I'm quite young and haven't used this site before, so I apologise if I'm not laying things out correctly or any other problem really (tips would be appreciated). Regardless, here's something I'm quite confused about.
Problem:
$x^2 + xy = 20$
$y^2 + xy = 30$
Solve: $xy$
The solution to this problem is xy=12. However, I found a way where I got the answer of ±12. It is very easy to see why -12 is impossible, but the algebra that I wrote down still makes sense. If possible, can someone please explain where I went wrong.
Algebraic "proof" of ±12:
Adding the two equations gives:
$x^2 + 2xy + y^2 = 50$
$(x+y)^2 = 50$
$x+y = ±5√2$
Since:
$x^2 +xy = 20 => x(x+y) = 20 => x(±5√2)$
then
$x = 20/(±5√2) = ±2√2$
following the same logic,
$y = ±3√2 $
So surely, $xy = ±6 * 2 = ±12 $?
It obviously doesn't, and proving that it doesn't is easy - but where did I go wrong with the algebra above? Again, sorry if I didn't set things out correctly I don't know LaTeX or anything like that.

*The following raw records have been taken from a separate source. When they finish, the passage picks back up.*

$ cat design.v
`timescale 1ns / 1ps
module RegisterFile(
	input CLK, EN,
	input [31:0] WD,
	input [4:0] ADR1, ADR2, WA,
	output logic [31:0] RS1, RS2
);
logic [31:0] memory [0:31];
initial
begin
	for(int i = 0; i < 32; i++)
	begin
		memory[i] = 0;
	end
end
assign RS1 = memory[ADR1];
assign RS2 = memory[ADR2];
always_ff @(posedge CLK)
begin
	if(EN && WA != 0)
		memory[WA] <= WD;
end
endmodule  
$ cat run.sh
#!/bin/bash
# OpenROAD 26Q1-2900-gdf79404cd8, Yosys 0.63+post, stock flow scripts
make -C /OpenROAD-flow-scripts/flow DESIGN_CONFIG=/design/flow/config.mk WORK_HOME=/design/flow/orfs finish
$ cat config.mk
export PLATFORM = sky130hd
export DESIGN_NAME = RegisterFile
export DESIGN_NICKNAME = RegisterFile
export VERILOG_FILES = /design/flow/design.v
export SDC_FILE = /design/flow/constraint.sdc
export NUM_CORES = 4
export LEC_CHECK = 1
export CORE_UTILIZATION = 30
$ cat constraint.sdc
current_design RegisterFile

set clk_period 7.5
set clk_io_pct 0.2

create_clock -name clk0 -period $clk_period [get_ports {CLK}]

set non_clock_inputs [all_inputs -no_clocks]
set_input_delay [expr $clk_period * $clk_io_pct] -clock clk0 $non_clock_inputs
set_output_delay [expr $clk_period * $clk_io_pct] -clock clk0 [all_outputs]
==> ds_physical_params.txt <==
Implementation parameters

Parameter                              Value

Run status
  Result of the run    completed

Synthesis
  Unique cell type count in the Yosys netlist    24
  Async S/R FF share, synth    0%
  Count of library flops with an enable pin    between 1k and 1.5k
  Number of cells in Yosys stat    roughly 3.4k
  Portion of synthesized cell area occupied by the leading cell type    between 60% and 70%
  Post-synth seq share    63.1%
  #FFs+latches synth    between 1k and 1.5k
  Post-synthesis cell count    approximately 3.4k
  Post-Synthesis Cell Area    approximately 50000 sq um
  Cell type with the largest total area after synthesis    edfxtp_1
  Prevailing post-synth register cell    edfxtp_1
  Yosys-reported design area after synthesis    48800 sq um
  Main area contributors    edfxtp_1, mux2i_1, a22oi_1
  Number of warnings reported in the yosys synthesis log    1
  Mean post-synth cell area    between 10 and 15 sq um
  Ranking of synthesized cells by instance count    edfxtp_1, mux2i_1, nand2_1, nand3_1

Placed design
  IO Port Bufs    roughly 110
  Worst Setup Slack post-DPL    between 1.5 and 2 ns
  Total placed instance area    52800 sq um
  Gp weighted congestion    around 0.86
  Post-detail-place hpwl    84900 um
  Number of cells after detailed placement    ~5.6k

Final timing
  Slew margin rel.    about two fifths
  Maximum achievable frequency    0.167 GHz
  Setup Viol. Count Final    0
  Portion of the clock cycle consumed by the worst path in the final layout    around four fifths
  Minimum period implied by the final worst setup slack    about 6 ns
  Slew at the pin with the worst max-slew slack    roughly 0.90 ns
  Final setup slack of the worst path    1.49 ns
  Final TNS setup    0 ns
  RSZ-0062 raised after global routing    no
  Number of slew-limit violations in the final report    0
  Final count of hold timing violations    0

Clock tree
  Post-CTS Resized    0
  Post-CTS setup buffers    0
  Clock-pin slew of the registers on the worst-case setup and hold paths    about 0.07 ns
  CTS tree    yes
  Total clock sinks    ~1.0k
  H-tree levels    3
  Clock buffer count from CTS    102
  Number of buffers on the longest clock path    3
  Clk Tree Root Cell    clkbuf_16
  Number of hold buffers added after CTS    0

Routing
  Overall routed net length    154000 um
  Diode insertion count for antenna repair    0
  Post-DR vias/cell    between 5 and 6
  Total number of vias    30.9k
  DRC violation total after the first TritonRoute iteration    between 1.5k and 2k
  Final ANT Viol Nets    0
  First-pass iteration count of the detailed router    7
  Detailed-route DRC error count    0
  WL per Instance    approximately 27 um

Global routing
  Vias in the first global route    31.9k
  Largest net degree at the start of global routing    about 85
  First-pass GRT wire length    around 220000 um
  Aggregate global routing overflow    0
  Number of antenna violations at the first check in global routing    12
  Total global-route track usage    between 10% and 20%

Layout
  Flip-flop count of the largest register after layout    1024
  Non-Filler Instances    5767
  Layout cells sized above 1    under 10%
  FF/Latch Area    just over 30000 sq um
  Layout overhead on the synthesized area    15.3%
  Combinational gate area    16900 sq um
  Largest registers ranked by flip-flop count    memory: 1024 flops
  Layout filler cell count    around 15k
  Finished Cell Area    between 50000 and 60000 sq um
  Largest register by flop count    memory

Die
  Vertical die dimension    405 um
  Core outline area    between 150000 and 200000 sq um
  Die Width    slightly above 400 um
  Total number of placement rows    147
  I/O Pins    113
  Area of the chip    164000 sq um
  Starting Density    a little over 30%

Worst setup path
  Cell breakdown of the critical path    clkdlybuf4s50_1, and2_4, buf_4, a22o_1, nor3_1, a31oi_1, nand3_1, clkdlybuf4s50_1
  Arrival @ worst endpoint    4.51 ns
  Largest stage delay on the critical path    between 0.6 and 0.7 ns
  Worst-path cell with the longest stage delay    and2_4
  Required time of the worst setup path    about 6.0 ns
  Startpoint-to-endpoint class of the critical path    input port to output pin
  Most numerous cell on the critical path    clkdlybuf4s50_1
  Worst path buffer plus inverter count    3
  Top fanout value on the critical path    35
  Critical path endpoint    RS2[19]
  Crit path depth    8
  Top cell family by delay on the critical path    buffers and inverters
  Kind of start point of the critical path    input port
  Source of the critical timing path    ADR2[2]
  Type of destination of the critical path    output pin

Power and ir drop
  Leakage power figure    between 20 and 25 nW
  Worst IR drop on VDD    ~0.19 mV
  Power density normalized to cell area    about 230 nW/um^2
  Post-layout total power    12.8 mW

Job
  Number of warnings the tools reported    26
  MaxCap Viol Count    0

Hold path
  Worst hold-check path type    input port to flop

When $x =2\sqrt{2}$ this mandates $y=3\sqrt{2}$ in the way you have solved it, because $x+y$ must equal $+5\sqrt{2}$ or $-5\sqrt{2}$.

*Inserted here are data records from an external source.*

--- flow/design.v ---
module maxfinder
#(
    parameter       INPUT_NUM   =   10   ,
                    DATA_WIDTH  =   16   
)             
(
    input           clk         ,
    input           rst_n       ,
    input   [INPUT_NUM*DATA_WIDTH-1:0]  data_in     ,
    input                               data_valid  ,
    output  reg   [DATA_WIDTH-1:0]  output_data     ,
    output  reg                     output_valid        );
localparam  IDLE   =  1'b0,
            JUDGE  =  1'b1;
reg  state                       ;
reg  [DATA_WIDTH-1:0]   max      ;    
reg  [INPUT_NUM*DATA_WIDTH-1:0]  data_in_reg    ;    
reg  [15:0]     cnt;   
always @(posedge clk or negedge rst_n) begin
    if(~rst_n) begin
        max <= 0;
        data_in_reg  <= 0;
        cnt <= 16'd0;
        state <= IDLE;
        output_data <= 0;
        output_valid <= 1'b0;
    end
    else begin
        case(state)
            IDLE: begin
                output_valid <= 1'b0;
                output_data <= 0;
                if(data_valid) begin
                    max <= data_in[DATA_WIDTH-1:0];
                    data_in_reg <= data_in;
                    cnt <= 16'd1;
                    state <= JUDGE;
                end 
            end
            JUDGE :begin
                cnt <= cnt + 1'b1   ;
                if (cnt == INPUT_NUM) begin
                    cnt <= 1'b0;
                    output_valid <= 1'b1;
                    state <= IDLE;
                end
                else if (data_in_reg[cnt*DATA_WIDTH+:DATA_WIDTH] > max)
                    begin
                        output_data <= cnt ;
                        max <= data_in_reg[cnt*DATA_WIDTH+:DATA_WIDTH];
                    end
            end
        endcase
    end
end
endmodule
--- flow/run.sh ---
#!/bin/bash
# OpenROAD 26Q1-2900-gdf79404cd8, Yosys 0.63+post, stock flow scripts
make -C /OpenROAD-flow-scripts/flow DESIGN_CONFIG=/design/flow/config.mk WORK_HOME=/design/flow/orfs finish
--- flow/config.mk ---
export PLATFORM = sky130hd
export DESIGN_NAME = maxfinder
export DESIGN_NICKNAME = maxfinder
export VERILOG_FILES = /design/flow/design.v
export SDC_FILE = /design/flow/constraint.sdc
export NUM_CORES = 4
export LEC_CHECK = 1
export CORE_UTILIZATION = 30
--- flow/constraint.sdc ---
current_design maxfinder

set clk_period 13.7
set clk_io_pct 0.2

create_clock -name clk0 -period $clk_period [get_ports {clk}]

set non_clock_inputs [all_inputs -no_clocks]
set_input_delay [expr $clk_period * $clk_io_pct] -clock clk0 $non_clock_inputs
set_output_delay [expr $clk_period * $clk_io_pct] -clock clk0 [all_outputs]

Therefore the product xy is either $2\sqrt{2} \times 3\sqrt{2}$ OR $-2\sqrt{2} \times -3\sqrt2$ which are both 12.
Apart from adding 20 and 10 to get 50, your algebra was absolutely fine. It's just that small nuance that you were forgetting ($x+y=\pm5\sqrt{2}$ is a constraint on your solutions).